Item Description: Mark up text as HTML

Review Synopsis: HTML::FromText is a clever and handy module,but it lacks flexibility.


HTML::FromText is a clever and handy module, but it lacks flexibility.


Gareth D. Rees.


HTML::FromText takes ascii text and marks it up into web-friendly HTML based on a few fairly well-defined conventions, including the familiar *bold* and _underline_ indicators you'll recognize from Usenet and email. It'll also escape HTML metacharacters, preserve whitespace when sensical, and even recognize and mark up tables. This is excellent news for those of us who absolutely despise writing raw HTML, but are too macho to use WYSIWYG editors.

Using HTML::FromText couldn't be simpler: there's only one function you care about, and it has a nice clean interface:

my $html_code = text2html($text, %args);

For a full description of the available options, I'll refer you to the excellent HTML::FromText documentation, but here are some examples of flags you can set (or clear) in %args:

Better yet, HTML::FromText produces remarkably clean, if not exactly elegant, HTML.

What could be better? Well....

HTML::FromText isn't particularly flexible. Want to mark up _foo_ as <i>foo</i>? Too bad, you're locked into underline tags.
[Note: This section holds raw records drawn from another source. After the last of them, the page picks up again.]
This is an optimization exercise on Yosys and OpenROAD, whose aim is small area, a short achievable clock period and few clock cycles per item, not a production implementation. Where RTL was checked, it was by simulation tests only, not by an equivalence proof against the original. The clock port is modelled as an ideal driver, which makes a skipped or thinned clock tree look cheaper than it is; a real chip needs a root buffer or a tree. Power is estimated from default activity; no workload was simulated.

== the reference run ==
## subordinate
module subordinate #(
    localparam DATA_WIDTH = 32,
    localparam ADDRESS_WIDTH = 4
) (
    input  axi_aclk_in,
    input  axi_aresetn_in,
    input  [ADDRESS_WIDTH-1:0] axi_awaddr_in,
    input  [2:0] axi_awprot_in,
    input  axi_awvalid_in,
    input  [DATA_WIDTH-1:0] axi_wdata_in,
    input  [ADDRESS_WIDTH-1:0] axi_wstrb_in,
    input  axi_wvalid_in,
    input  axi_bready_in,
    input  [ADDRESS_WIDTH-1:0] axi_araddr_in,
    input  [2:0] axi_arprot_in,
    input  axi_arvalid_in,
    input  axi_rready_in,
    output axi_awready_out,
    output axi_wready_out,
    output [1:0] axi_bresp_out,
    output axi_bvalid_out,
    output axi_arready_out,
    output [DATA_WIDTH-1:0] axi_rdata_out,
    output [1:0] axi_rresp_out,
    output axi_rvalid_out
);
==> module subordinate, before the edit <==
module subordinate #(
    localparam DATA_WIDTH = 32,
    localparam ADDRESS_WIDTH = 4
) (
    input  axi_aclk_in,
    input  axi_aresetn_in,
    input  [ADDRESS_WIDTH-1:0] axi_awaddr_in,
    input  [2:0] axi_awprot_in,
    input  axi_awvalid_in,
    input  [DATA_WIDTH-1:0] axi_wdata_in,
    input  [ADDRESS_WIDTH-1:0] axi_wstrb_in,
    input  axi_wvalid_in,
    input  axi_bready_in,
    input  [ADDRESS_WIDTH-1:0] axi_araddr_in,
    input  [2:0] axi_arprot_in,
    input  axi_arvalid_in,
    input  axi_rready_in,
    output axi_awready_out,
    output axi_wready_out,
    output [1:0] axi_bresp_out,
    output axi_bvalid_out,
    output axi_arready_out,
    output [DATA_WIDTH-1:0] axi_rdata_out,
    output [1:0] axi_rresp_out,
    output axi_rvalid_out
);
    reg [4*DATA_WIDTH-1:0] regs;
    wire write = axi_awvalid_in && axi_wvalid_in;
    assign axi_awready_out = axi_wvalid_in;
    assign axi_wready_out  = axi_awvalid_in;
    wire [DATA_WIDTH-1:0] wd = axi_wdata_in & {DATA_WIDTH{axi_aresetn_in}};
    integer n, k;
    always @(posedge axi_aclk_in)
        for (n = 0; n < 4; n = n + 1)
            for (k = 0; k < DATA_WIDTH/8; k = k + 1)
                if (!axi_aresetn_in || (write && axi_awaddr_in[3:2] == n && axi_wstrb_in[k]))
                    regs[n*DATA_WIDTH+k*8+:8] <= wd[k*8+:8];
    reg       bvalid;
    reg [2:0] bq;
    wire      bslot  = !bvalid || axi_bready_in;
    wire [2:0] bq_inc = bq + 3'd1;
    wire [2:0] bq_dec = (bq == 3'd0) ? 3'd0 : bq - 3'd1;
    always @(posedge axi_aclk_in)
        if (!axi_aresetn_in) begin
            bvalid <= 1'b0;
            bq     <= 3'd0;
        end else begin
            if (bslot)
                bvalid <= write || (bq != 3'd0);
            case ({bslot, write})
            2'b00: bq <= bq;
            2'b01: bq <= bq_inc;
            2'b10: bq <= bq_dec;
            2'b11: bq <= bq;
            endcase
        end
    assign axi_bvalid_out = bvalid;
    assign axi_bresp_out  = 2'b00;
    reg                  rvalid;
    reg [DATA_WIDTH-1:0] rdata;
    wire rslot = !rvalid || axi_rready_in;
    assign axi_arready_out = rslot;
    always @(posedge axi_aclk_in)
        if (!axi_aresetn_in)
            rvalid <= 1'b0;
        else if (rslot)
            rvalid <= axi_arvalid_in;
    always @(posedge axi_aclk_in)
        if (rslot)
            rdata <= regs[axi_araddr_in[3:2]*DATA_WIDTH+:DATA_WIDTH];
    assign axi_rvalid_out = rvalid;
    assign axi_rdata_out  = rdata;
    assign axi_rresp_out  = 2'b00;
endmodule
Settings: LEC_CHECK=0, CAP_MARGIN=20, CORE_MARGIN=2, CORE_UTILIZATION=40, SETUP_SLACK_MARGIN=1.1, SLEW_MARGIN=20; clock period 2.5 ns.
standard.sh (not shown) runs the stock make flow with config.mk's settings and CLKGATE_MAP_FILE= SYNTH_SCRIPT=/design/flow/synth_recipe.tcl, a recipe that flattens the netlist after the stock synthesis.
==> flow/flow/run.sh <==
#!/bin/bash
# Standard ORFS layout with two changes: plain buffers (instead of the
# default delay cells) on the ports, and a two-level clock tree built by
# flow/cts.tcl in place of TritonCTS: the clock port drives 2 sky130_fd_sc_hd__clkbuf_16,
# which drive 12 sky130_fd_sc_hd__clkbuf_8 leaf buffers, each driving one cluster of registers.
# ORFS logs stay under orfs/logs; make's output goes to flow_make.log.
set -euo pipefail
export BUFFER_PORTS_ARGS="-buffer_cell sky130_fd_sc_hd__buf_1"
export PRE_CTS_TCL="$(pwd)/flow/cts.tcl"
export MY_CTS_N1=2
export MY_CTS_CELL1=sky130_fd_sc_hd__clkbuf_16
export MY_CTS_N2=12
export MY_CTS_CELL2=sky130_fd_sc_hd__clkbuf_8

bash standard.sh > flow_make.log 2>&1
Other scripts of this flow, unchanged in this note and not shown: flow/flow/cts.tcl
Looking at the reports, the reference run completed the entire flow and the layout it produced met the timing, DRC and antenna checks.
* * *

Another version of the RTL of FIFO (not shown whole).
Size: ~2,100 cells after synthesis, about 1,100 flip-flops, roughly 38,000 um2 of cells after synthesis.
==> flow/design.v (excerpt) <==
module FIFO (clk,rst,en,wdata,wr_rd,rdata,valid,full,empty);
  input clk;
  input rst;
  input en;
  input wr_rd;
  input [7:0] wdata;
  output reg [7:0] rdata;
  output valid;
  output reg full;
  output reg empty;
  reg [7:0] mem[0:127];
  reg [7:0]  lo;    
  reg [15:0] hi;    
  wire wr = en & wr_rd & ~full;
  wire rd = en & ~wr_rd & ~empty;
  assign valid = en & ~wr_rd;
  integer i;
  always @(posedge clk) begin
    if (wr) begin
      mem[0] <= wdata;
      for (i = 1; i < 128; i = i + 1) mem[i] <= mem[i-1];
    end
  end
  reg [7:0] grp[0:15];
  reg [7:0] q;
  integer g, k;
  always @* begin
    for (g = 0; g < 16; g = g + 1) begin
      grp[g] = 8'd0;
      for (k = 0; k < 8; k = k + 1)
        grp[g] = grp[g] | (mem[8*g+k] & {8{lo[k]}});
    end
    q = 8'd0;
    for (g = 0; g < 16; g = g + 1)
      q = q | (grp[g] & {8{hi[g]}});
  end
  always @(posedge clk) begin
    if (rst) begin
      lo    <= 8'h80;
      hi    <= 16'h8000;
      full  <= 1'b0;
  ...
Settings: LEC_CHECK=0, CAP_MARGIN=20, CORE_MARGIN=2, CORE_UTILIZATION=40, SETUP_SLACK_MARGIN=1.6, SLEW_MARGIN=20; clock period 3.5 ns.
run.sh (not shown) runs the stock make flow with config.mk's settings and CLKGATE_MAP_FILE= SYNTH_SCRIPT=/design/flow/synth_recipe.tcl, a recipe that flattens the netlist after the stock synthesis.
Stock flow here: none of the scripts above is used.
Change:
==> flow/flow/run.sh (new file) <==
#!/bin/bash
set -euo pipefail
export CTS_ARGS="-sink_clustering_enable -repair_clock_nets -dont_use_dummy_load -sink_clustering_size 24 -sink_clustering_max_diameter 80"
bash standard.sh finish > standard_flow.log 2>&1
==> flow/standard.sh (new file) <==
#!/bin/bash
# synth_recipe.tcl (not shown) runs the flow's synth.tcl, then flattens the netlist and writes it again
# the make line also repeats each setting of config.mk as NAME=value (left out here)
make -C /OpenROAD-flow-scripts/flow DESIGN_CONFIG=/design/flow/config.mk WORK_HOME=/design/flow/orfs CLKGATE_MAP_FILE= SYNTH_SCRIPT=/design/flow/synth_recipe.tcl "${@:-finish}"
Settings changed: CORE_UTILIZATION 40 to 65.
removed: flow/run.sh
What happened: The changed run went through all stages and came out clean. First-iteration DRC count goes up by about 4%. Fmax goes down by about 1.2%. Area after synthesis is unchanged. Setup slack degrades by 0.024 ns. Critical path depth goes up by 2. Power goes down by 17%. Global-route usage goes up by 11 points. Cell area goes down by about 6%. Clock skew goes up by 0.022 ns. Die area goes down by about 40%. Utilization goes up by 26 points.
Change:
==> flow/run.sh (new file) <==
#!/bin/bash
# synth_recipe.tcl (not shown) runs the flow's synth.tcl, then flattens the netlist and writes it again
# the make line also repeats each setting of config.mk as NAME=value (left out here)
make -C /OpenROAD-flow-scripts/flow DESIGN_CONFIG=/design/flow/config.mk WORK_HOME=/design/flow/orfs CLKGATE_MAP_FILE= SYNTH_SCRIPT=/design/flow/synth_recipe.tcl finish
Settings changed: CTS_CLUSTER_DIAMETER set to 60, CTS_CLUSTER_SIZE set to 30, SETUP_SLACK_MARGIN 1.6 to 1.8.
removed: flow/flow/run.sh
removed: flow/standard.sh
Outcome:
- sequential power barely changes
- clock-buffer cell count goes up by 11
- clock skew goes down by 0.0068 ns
Jealous of Perl Monks' [link] convention? Sorry, you can't easily build one on top of HTML::FromText -- it'll only do two balanced delimiters. Want to treat some indented paragraphs as code and others as quotes in the same document? No can do, it's a global option.

Since there are only a few different behaviours (mark up *text*, mark up _text_, mark up indented paragraphs, mark up lists, mark up tables), I'd have liked to see a callback-oriented interface, with the existing behaviours as defaults. That way, I could replace the underscore callback with my own (to do italicised text), rewrite the headings and titles callbacks to use somewhat less exuberant header tags, and hack together a smarter callback for indented paragraphs that tries to guess whether the text in question is code or a quote, and do the right thing.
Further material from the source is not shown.